A few years passed and she turned into a toddler who had a little bit of an anger issue. She was the baby after all, and her siblings did everything for her. Every so often she would get tired of not being able to walk on her own, or speak for herself, or make her own decisions, and that is when it would go wrong rather quickly. She would hit someone or even bite them, all the while turning beet red. No exaggeration, a couple times I thought there was steam coming out of her ears. Unfortunately, while I am trying to discipline her, her siblings would be laughing hysterically. Needless to say, this didn’t help at all.
She outgrew her biting and most of her temper issues as she entered her late elementary school days. Every once in a while, she would lose her temper over something more emotional or when she was being misunderstood. Overall, she was the child who gave me the least trouble. She chose friends who were a positive influence, she made good decisions and was a pretty helpful little girl. When it came to school, she got good grades, was eager to learn, and didn’t hide her schoolwork like one of the other kids did on an almost daily basis. It was a wonderful time to be a mom!
When we got to middle school, I noticed that she started to get a little sassy. Nothing remarkable, but those moments where I might ask her to clean her room, and she would let out a big sigh and mope off to her room. Or, if I asked that the kids pitch in and empty the dishwasher she might huff and exclaim, "Do I have too?". It was your basic early teen whining and complaining. I had seen something similar from each of them at that same age. This was totally workable, after all I had been through this three times before and survived. There was something a little different this time. I couldn’t put my finger on it, but it was just different.

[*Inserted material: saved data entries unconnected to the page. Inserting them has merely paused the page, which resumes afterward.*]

**config.mk**
```make
export PLATFORM = sky130hd
export DESIGN_NAME = bus_tgt
export DESIGN_NICKNAME = d
export VERILOG_FILES = /design/src/rtl/bt_pkg.sv /design/src/rtl/bt_decode.sv /design/src/rtl/bt_store.sv /design/src/rtl/bt_fsm.sv /design/src/rtl/bus_tgt.sv
export SDC_FILE = /design/constraint.sdc
export NUM_CORES = 1
export LEC_CHECK = 0
export ABC_AREA = 1
export BUFFER_PORTS_ARGS = -buffer_cell sky130_fd_sc_hd__buf_4
export CORE_MARGIN = 4
export CORE_UTILIZATION = 60
export CTS_CLUSTER_DIAMETER = 150
export CTS_CLUSTER_SIZE = 28
export DETAILED_ROUTE_END_ITERATION = 10
export PLACE_DENSITY = 0.79
export REMOVE_ABC_BUFFERS = 1
export SYNTH_ARGS = -nofsm -noshare
export SYNTH_HDL_FRONTEND = slang
export SYNTH_SLANG_ARGS = --single-unit
```
**constraint.sdc**
```tcl
create_clock -name clk -period 4 [get_ports clk]
set_input_delay 0.6 -clock clk [delete_from_list [all_inputs] [get_ports clk]]
set_output_delay 0.6 -clock clk [all_outputs]
set_load 0.02 [all_outputs]
```
**src/rtl/bt_pkg.sv**
```systemverilog
package bt_pkg;
  typedef enum logic [1:0] {
    ST_IDLE = 2'd0,  // waiting for an address phase
    ST_TURN = 2'd1,  // read turnaround after the address phase
    ST_DATA = 2'd2,  // data phases, more may follow
    ST_LAST = 2'd3   // initiator flagged the final phase, not yet done
  } tgt_state_e;

  localparam logic [3:0] CMD_MEM_RD = 4'b0110;
  localparam logic [3:0] CMD_MEM_WR = 4'b0111;
endpackage

```
**src/rtl/bt_decode.sv**
```systemverilog
module bt_decode #(
  parameter logic [31:0] BASE_ADDR = 32'h0001_0000,
  parameter int          DEPTH     = 16,
  localparam int         IDX_W     = $clog2(DEPTH)
) (
  input  logic [31:0]      ad_in,
  input  logic [3:0]       cbe_n,
  output logic             hit,
  output logic             is_wr,
  output logic [IDX_W-1:0] idx
);
  import bt_pkg::*;

  localparam logic [32:0] WIN_END = {1'b0, BASE_ADDR} + 33'(DEPTH * 4);

  logic cmd_ok;
  logic in_win;

  always_comb begin
    cmd_ok = (cbe_n == CMD_MEM_RD) || (cbe_n == CMD_MEM_WR);
    in_win = (ad_in >= BASE_ADDR) && ({1'b0, ad_in} < WIN_END);
    hit    = cmd_ok && in_win;
    is_wr  = (cbe_n == CMD_MEM_WR);
    // window is aligned to its own size, so low address bits index the store
    idx    = ad_in[2 +: IDX_W];
  end
endmodule

```
**src/rtl/bt_store.sv**
```systemverilog
module bt_store #(
  parameter int  DEPTH = 16,
  localparam int IDX_W = $clog2(DEPTH)
) (
  input  logic             clk,
  input  logic             rst_n,
  input  logic             we,
  input  logic [3:0]       be_n,
  input  logic [IDX_W-1:0] widx,
  input  logic [31:0]      wdata,
  input  logic [IDX_W-1:0] ridx,
  output logic [31:0]      rdata
);
  for (genvar g = 0; g < 4; g++) begin : g_lane
    logic [7:0] lane_mem [DEPTH];

    always_ff @(posedge clk or negedge rst_n) begin
      if (!rst_n) begin
        for (int i = 0; i < DEPTH; i++) lane_mem[i] <= '0;
      end else if (we && !be_n[g]) begin
        lane_mem[widx] <= wdata[8*g +: 8];
      end
    end

    assign rdata[8*g +: 8] = lane_mem[ridx];
  end
endmodule

```
**src/rtl/bt_fsm.sv**
```systemverilog
module bt_fsm #(
  parameter int  DEPTH = 16,
  localparam int IDX_W = $clog2(DEPTH)
) (
  input  logic             clk,
  input  logic             rst_n,
  input  logic             frame_n,
  input  logic             irdy_n,
  input  logic             stall_req,
  input  logic             hit,
  input  logic             is_wr,
  input  logic [IDX_W-1:0] idx_in,
  output logic [IDX_W-1:0] cur_idx,
  output logic             wr_en,
  output logic             ad_oe,
  output logic             trdy_n,
  output logic             devsel_n,
  output logic             ctl_oe
);
  import bt_pkg::*;

  tgt_state_e       state_q, state_d;
  logic             wr_q;
  logic             rel_q;
  logic             foreign_q;
  logic [IDX_W-1:0] idx_q;
  logic             data_ph;
  logic             xfer;
  logic             final_xfer;
  logic             claim;

  always_comb begin
    data_ph    = (state_q == ST_DATA) || (state_q == ST_LAST);
    xfer       = data_ph && !irdy_n && !stall_req;
    final_xfer = xfer && frame_n;
    claim      = (state_q == ST_IDLE) && !frame_n && !foreign_q && hit;

    state_d = state_q;
    unique case (state_q)
      ST_IDLE: if (claim) state_d = is_wr ? ST_DATA : ST_TURN;
      ST_TURN: state_d = ST_DATA;
      ST_DATA: begin
        if (final_xfer)   state_d = ST_IDLE;
        else if (frame_n) state_d = ST_LAST;
      end
      ST_LAST: if (xfer) state_d = ST_IDLE;
      default: state_d = ST_IDLE;
    endcase
  end

  always_ff @(posedge clk or negedge rst_n) begin
    if (!rst_n) begin
      state_q   <= ST_IDLE;
      wr_q      <= 1'b0;
      rel_q     <= 1'b0;
      foreign_q <= 1'b0;
      idx_q     <= '0;
    end else begin
      state_q <= state_d;
      rel_q   <= final_xfer;
      if (claim) begin
        wr_q  <= is_wr;
        idx_q <= idx_in;
      end else if (xfer) begin
        idx_q <= idx_q + 1'b1;  // DEPTH is a power of two: wraps naturally
      end
      if (state_q == ST_IDLE && !frame_n && !foreign_q && !hit)
        foreign_q <= 1'b1;
      else if (foreign_q && frame_n && irdy_n)
        foreign_q <= 1'b0;
    end
  end

  always_comb begin
    cur_idx  = idx_q;
    wr_en    = xfer && wr_q;
    ad_oe    = data_ph && !wr_q;
    trdy_n   = !(data_ph && !stall_req);
    devsel_n = (state_q == ST_IDLE);
    ctl_oe   = (state_q != ST_IDLE) || rel_q;
  end
endmodule

```
**src/rtl/bus_tgt.sv**
```systemverilog
module bus_tgt #(
  parameter logic [31:0] BASE_ADDR = 32'h0001_0000,
  parameter int          DEPTH     = 16
) (
  input  logic        clk,
  input  logic        rst_n,
  input  logic        frame_n,
  input  logic        irdy_n,
  input  logic [3:0]  cbe_n,
  input  logic [31:0] ad_in,
  input  logic        stall_req,
  output logic [31:0] ad_out,
  output logic        ad_oe,
  output logic        trdy_n,
  output logic        devsel_n,
  output logic        ctl_oe
);
  localparam int IDX_W = $clog2(DEPTH);

  logic             hit;
  logic             is_wr;
  logic [IDX_W-1:0] dec_idx;
  logic [IDX_W-1:0] cur_idx;
  logic             wr_en;

  bt_decode #(.BASE_ADDR(BASE_ADDR), .DEPTH(DEPTH)) u_decode (
    .ad_in (ad_in),
    .cbe_n (cbe_n),
    .hit   (hit),
    .is_wr (is_wr),
    .idx   (dec_idx)
  );

  bt_fsm #(.DEPTH(DEPTH)) u_fsm (
    .clk       (clk),
    .rst_n     (rst_n),
    .frame_n   (frame_n),
    .irdy_n    (irdy_n),
    .stall_req (stall_req),
    .hit       (hit),
    .is_wr     (is_wr),
    .idx_in    (dec_idx),
    .cur_idx   (cur_idx),
    .wr_en     (wr_en),
    .ad_oe     (ad_oe),
    .trdy_n    (trdy_n),
    .devsel_n  (devsel_n),
    .ctl_oe    (ctl_oe)
  );

  bt_store #(.DEPTH(DEPTH)) u_store (
    .clk   (clk),
    .rst_n (rst_n),
    .we    (wr_en),
    .be_n  (cbe_n),
    .widx  (cur_idx),
    .wdata (ad_in),
    .ridx  (cur_idx),
    .rdata (ad_out)
  );
endmodule

```
==> metrics.txt <==
status=completed; xor/xnor share of the synthesized area=0.0373%; die width=206 um; # nets final=2759; cell taking the most area after synthesis=dfrtp_1; crit path buf inv count=3; layout overhead on the synthesized area=5.47%; Syn Inst Count=2777; synthesized area per cell=8.45 sq um; post-route ant nets=0; vias=19900; Max Root-Sink Buffers=3; FF+latch count, synth=521; Worst Max-Slew Pin Slew=1.01 ns; CTS HTree Levels=1; Compound-Gate Fraction of Synth Area=20.0%; CORE AREA=38600 sq um; cell with the most instances after synthesis=o21ai_0; CP Capture Type=output port; clock group share of total power=19.7%; GP Congestion=0.883; Yosys warning total=0; WL per Instance=19.7 um; Worst Path Required=3.40 ns; first-pass GRT wire length=102 mm; DRT iter0 DRCs=2255; Post-Synth Adder-Cell Area=0.213%; mux share of post-synthesis cell area=0%; combinational share of power=40.5%; RR Startpoint=u_fsm.cur_idx[0]; crit path launch=u_fsm.cur_idx[0]; Relative slew margins=33.0%; Async S/R FF share, synth=100%; Synth area leaders=dfrtp_1 56%, o21ai_0 15%, nand2_1 11%; Pwr Total=13.6 mW; Buffers on Ports=76; Final Util=64.1%; Worst EP arrival=2.94 ns; Final HPWL DP=39.0 mm; Tot GR Track Use=30.0%; total die area=42400 sq um; Setup Skew=0.0143 ns; Sinks on Clock Net=521; largest family of logic cells by synthesized area=compound AO/OA/AOI/OAI gates; Switching Fraction=40.4%; clk root buf=clkbuf_16; Critical Path Start Type=flop; DRT Wirelength=63.6 mm; clk_lat worst skew=0.56 ns; Post-synth top cells=720 x o21ai_0, 696 x nand2_1, 521 x dfrtp_1, 279 x nor2_1, 134 x clkbuf_1; PnR worst setup slack=0.465 ns; post-synthesis cell type count=27; Tmin final=3.54 ns; Filler Cell Count=3240; setup bufs post-CTS=0; largest net degree at the start of global routing=132; Most used DFF post-synth=dfrtp_1; final global-route overflow total=0; sequential power share=39.8%; vias in the first global route=18900; post-cts resize count=0; number of placed I/O pins=77; # setup viols final=0; Remaining DRCs=0; pwr dens=549 nW/um^2; CTS tree=built; TNS Setup=0 ns; fmax=0.283 GHz; layout cell share with drive strength beyond 1=7.62%; Synth top area share=55.5%; total CTS buffers=22; total leakage power=11.3 nW; n_diodes=0; RSZ-0062 raised after global routing=no; EDFF count, synth=0; pre-CTS setup slack=1.12 ns; NetSw=5.49 mW; Final Cycle Share=88.4%; peak supply drop=0.000540 V; num rows=72; Starting Density=60.7%; worst-path fanout max=84; max-cap violation count=0; Slew Limit Fails=0; via/cell ratio=6.15; initial antenna violation count=0; cell area after synthesis=23500 sq um; Simple-Gate Fraction of Synth Area=19.4%; Die Ht=206 um; hold buffers post-CTS=0; clk slew on worst S/H paths=0.11 ns; Critical Path Slowest Stage Cell=dfrtp_4; crit-path max cell delay=0.68 ns; min-delay worst type=primary input to async pin; drt first pass iters=6; critical-path cell list=inv_6 -> buf_12 -> o21ai_0 -> o22ai_1 -> nand2_1 -> nand4_1 -> buf_4; Final Hold Fails=0; Largest delay share family, worst path=buffers and inverters; P_int=8.10 mW; Seq/Total Area, Yosys=55.5%; Crit Path Category=flop to output port
==> state kept, by name (all words and copies together) (netlist names) <==
register and count:
u_fsm.wr_q 1, u_fsm.rel_q 1, u_fsm.state_q 2, u_fsm.cur_idx 4, u_store.g_lane.lane_mem 512, u_fsm.foreign_q 1
==> per-layer routing <==
layer | part of all wire [%] | routed length, um | track usage (%) | vias up
met4 | 3.9 | 2470 | 10.4 | 0
met5 | 0 | 0 | 0 | -
met2 | 45 | 28700 | 46.4 | 1007
met3 | 9.2 | 5880 | 4.57 | 162
met1 | 42 | 26600 | 44.0 | 9570
li1 | - | - | - | 9144
==> layout make-up <==
type | count | area (sq um) | share of cell area [%]
inverters | 56 | 216 | 0.874
well taps | 518 | 648 | 2.62
clock inverters | 1 | 16.3 | 0.0657
multi-input cells | 2004 | 9310 | 37.6
clock buffers | 25 | 583 | 2.35
flip-flops and latches | 521 | 13000 | 52.7
repair buffers | 109 | 938 | 3.79
==> cells by family after synthesis <==
family                   after synthesis
XOR/XNOR                               1
AND/OR/NAND/NOR                     1095
adder cells (fa/ha/maj)                4
AO/OA/AOI/OAI                        904
flip-flops                           521
buffers and inverters                252
==> stage by stage <==
| stage | hold slack [ns] | instances | instance area [sq um] |
|---|---|---|---|
| detailed placement | 0.468 | 3208 | 24200 |
| floorplan | 0.304 | 2581 | 22600 |
| global placement | 0.460 | 3208 | 24200 |
| CTS | 0.167 | 3234 | 24800 |
| global route | 0.153 | 3234 | 24800 |
| finish | 0.0948 | 3234 | 24800 |
==> cells in the final DEF (no fill, tap or decap) <==
cell / n
inv_6: 1
nor3_1: 1
inv_2: 4
clkbuf_16: 23
and2_1: 2
nand3_1: 15
buf_4: 99
nor2_4: 16
dfrtp_4: 2
nor2_2: 3
ha_1: 4
clkinv_2: 1
o21ai_0: 720
o21ai_1: 52
nand4_1: 36
a21oi_1: 4
inv_1: 50
nand2_2: 28
xor2_1: 1
clkbuf_1: 2
clkinv_8: 1
nand2_1: 696
buf_8: 1
nor2_1: 279
or2_2: 1
nand2_4: 17
dfrtp_1: 519
nor2_8: 1
o22ai_1: 128
buf_12: 9
==> path summary, 6_finish.rpt <==
kind / to / slack, ns / depth (start not counted)
setup / recovery: ad_out[1] / 0.46 / 7
hold / removal: u_store.g_lane[1].lane_mem[91] / 0.09 / 1
setup reg to reg: u_store.g_lane[1].lane_mem[119] / 1.08 / 7
hold reg to reg: u_store.g_lane[1].lane_mem[15] / 0.49 / 2
max in group asynchronous: u_store.g_lane[2].lane_mem[51] / 2.81 / 2
min in group clk: u_fsm.cur_idx[0] / 0.28 / 3
==> power by group through the flow <==
stage	clock network [mW]	registers (mW)	logic [mW]
global placement	0	5.51	5.34
finish	2.68	5.42	5.50
global route	2.89	5.42	5.98
floorplan	0	5.74	3.39
CTS	2.71	5.41	5.43
detailed placement	0	5.51	5.41
Note: power is estimated with default switching activity, not from simulation.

When she entered high school, she was a very nervous freshman. She had been homeschooled almost her entire life and she was extremely insecure about whether she would fit in, make friends, or be able to cut the mustard academically. She did great in all three areas, even if she didn’t always see it that way. She had straight A’s almost every semester since she started in public school and quickly figured out, she didn’t care as much about fitting in if it meant being someone she wasn’t (music to my ears). She met her best friend in her freshman year, but they were both so introverted that they didn’t speak to one another until their sophomore year. Her honey badger (as her siblings call her) side of her was all but non-existent.

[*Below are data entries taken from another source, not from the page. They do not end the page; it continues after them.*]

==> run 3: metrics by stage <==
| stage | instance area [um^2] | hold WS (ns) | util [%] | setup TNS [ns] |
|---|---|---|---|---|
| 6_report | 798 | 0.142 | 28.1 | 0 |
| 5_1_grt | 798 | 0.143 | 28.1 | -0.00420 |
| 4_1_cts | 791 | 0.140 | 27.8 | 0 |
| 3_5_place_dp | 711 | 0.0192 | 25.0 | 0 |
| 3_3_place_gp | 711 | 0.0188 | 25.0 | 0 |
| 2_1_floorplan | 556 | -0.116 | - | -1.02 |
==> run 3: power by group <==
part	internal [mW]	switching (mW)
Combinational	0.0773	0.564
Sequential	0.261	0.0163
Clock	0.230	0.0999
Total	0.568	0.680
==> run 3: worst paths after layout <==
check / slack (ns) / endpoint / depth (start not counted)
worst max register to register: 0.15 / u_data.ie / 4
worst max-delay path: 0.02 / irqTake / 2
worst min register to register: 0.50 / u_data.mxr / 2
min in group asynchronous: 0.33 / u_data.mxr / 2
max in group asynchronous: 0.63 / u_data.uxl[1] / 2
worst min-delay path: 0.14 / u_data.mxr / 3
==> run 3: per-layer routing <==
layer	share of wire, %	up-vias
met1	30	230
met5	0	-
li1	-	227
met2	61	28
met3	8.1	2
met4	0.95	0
==> src/rtl/cal_pkg.sv <==
package cal_pkg;

   localparam int unsigned CAL_BYTE_W = 8;
   localparam int unsigned CAL_BYTES  = 8;
   localparam int unsigned CAL_IMG_W  = CAL_BYTE_W * CAL_BYTES;

   // bits that may be nonzero in each byte, byte 7 in the top
   localparam logic [CAL_IMG_W-1:0] CAL_IMG_MASK = 64'hFF1F_3F37_BF7F_7FFF;

   // slots of the four plain two-digit counters and their top values
   function automatic int unsigned plain_slot(input int unsigned g);
      return (g == 3) ? 7 : g;
   endfunction

   function automatic logic [7:0] plain_top(input int unsigned g);
      return (g == 0 || g == 3) ? 8'h99 : 8'h59;
   endfunction

   function automatic logic [7:0] bcd_inc(input logic [7:0] v);
      if (v[3:0] == 4'h9) return {v[7:4] + 4'h1, 4'h0};
      else                return {v[7:4], v[3:0] + 4'h1};
   endfunction

   // two-digit BCD year divisible by four
   function automatic logic is_leap(input logic [7:0] y);
      if (y[4]) return (y[3:0] == 4'h2) || (y[3:0] == 4'h6);
      else      return (y[3:0] == 4'h0) || (y[3:0] == 4'h4) || (y[3:0] == 4'h8);
   endfunction

   function automatic logic [7:0] month_last(input logic [7:0] m, input logic leap);
      case (m)
         8'h02:                      return leap ? 8'h29 : 8'h28;
         8'h04, 8'h06, 8'h09, 8'h11: return 8'h30;
         default:                    return 8'h31;
      endcase
   endfunction

endpackage
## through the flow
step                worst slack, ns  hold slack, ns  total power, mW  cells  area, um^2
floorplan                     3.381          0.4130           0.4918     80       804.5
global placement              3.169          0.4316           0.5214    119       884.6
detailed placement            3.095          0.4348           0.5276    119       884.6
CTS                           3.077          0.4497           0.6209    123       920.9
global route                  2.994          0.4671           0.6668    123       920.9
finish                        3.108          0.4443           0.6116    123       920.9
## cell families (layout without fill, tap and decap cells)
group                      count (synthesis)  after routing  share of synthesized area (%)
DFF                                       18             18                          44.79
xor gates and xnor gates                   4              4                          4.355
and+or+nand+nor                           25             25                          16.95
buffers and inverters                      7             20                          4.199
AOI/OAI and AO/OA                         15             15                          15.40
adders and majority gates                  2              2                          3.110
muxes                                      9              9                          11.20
`config.mk`:
```
export PLATFORM = sky130hd
export DESIGN_NAME = srg_clkgen
export DESIGN_NICKNAME = d
export VERILOG_FILES = /design/src/rtl/srg_pkg.sv /design/src/rtl/srg_pin_sync.sv /design/src/rtl/srg_tick_sel.sv /design/src/rtl/srg_divider.sv /design/src/rtl/srg_clkgen.sv
export SDC_FILE = /design/constraint.sdc
export NUM_CORES = 1
export LEC_CHECK = 0
export ABC_CLOCK_PERIOD_IN_PS = 4300
export BUFFER_PORTS_ARGS = -buffer_cell sky130_fd_sc_hd__clkbuf_2
export CAP_MARGIN = 20
export CORE_UTILIZATION = 45
export CTS_CLUSTER_SIZE = 8
export DETAILED_ROUTE_END_ITERATION = 12
export GPL_ROUTABILITY_DRIVEN = 0
export GPL_TIMING_DRIVEN = 0
export PLACE_DENSITY = 0.72
export SETUP_SLACK_MARGIN = 0.02
export SYNTH_ARGS = -nofsm -noshare
export SYNTH_HDL_FRONTEND = slang
export SYNTH_SLANG_ARGS = --single-unit
```
`constraint.sdc`:
```
create_clock -name clk -period 4.3 [get_ports clk]
set_clock_uncertainty 0.15 [all_clocks]
set_input_delay 0 -clock clk [delete_from_list [all_inputs] [get_ports clk]]
set_output_delay 0 -clock clk [all_outputs]
set_load 0.02 [all_outputs]
```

As sophomore year ended, and junior year began the honey badger returned. Not in the same form but in a young adult form. I remember that day like it was yesterday. She was being, what I would call, curt. She was just short with everyone. I mentioned to her, in a kind way, that her attitude was a bit nasty. Out of no where I was told, "What the hell, mom! I am not in the mood for them!" I was left speechless for a solid minute. I could not believe what had just happened. I am pretty sure her entire, sweet, young life flashed before my eyes, as I could not believe that my little baby angel had spoken to me like that. As I came out of my fog and looked her in the eyes, I realized she couldn’t believe what had come out of her mouth either.
I told her we needed to discuss what had just happened. With that she burst into tears and ran to her room. When I got to her room she immediately apologized and said she had no idea where that had come from, followed by some suggested punishments.
Needless to say, this was not the last time she slipped up and spoke to me like I was someone she went to school with. This always led to the "why would you speak to anyone like that" conversation. Unbeknownst to her I started tracking these outbursts because I was sure there was a pattern to them when they were at their worst. What I discovered was exactly that, a pattern of a sort. Whenever she was at her most stressed, she would lash out much more than when things were going smoothly with no stressors. So, I knew when it was time for finals or a class she struggled with more than others she would have an episode and end up in trouble. It is also how we discovered she was being bullied. Oddly enough, if she wasn’t verbally lashing out, we wouldn’t have investigated the root cause and discovered that she was being bullied by a group of girls at the high school. This was when we realized what an amazing best friend she had made, since she
had no problem standing up for our daughter, even though she was one of the biggest introverts I have ever met.
There have been many more sassy teenage outbursts since that first one, but we have all survived. I think it is always shocking when we have these sweet little darlings and one day they turn into sassy little hormonal monsters. As a mom, you do not want to ever think your child will be sassy or nasty, but when they come as a package deal and directed at you, it is even harder to take. Inevitably, all children will behave in a way that we, as parents, are hard pressed to believe, but they are still human. In addition, they are navigating those crazy emotions and hormones, and in a time when social media is bombarding them with all kinds of unsettling ideas. Personally, I am not sure I would have navigated my teenage years as well as my kids have if I had been raised in this wacky social media age. In conclusion…I am still in shock that my baby spoke to me like that. LOL!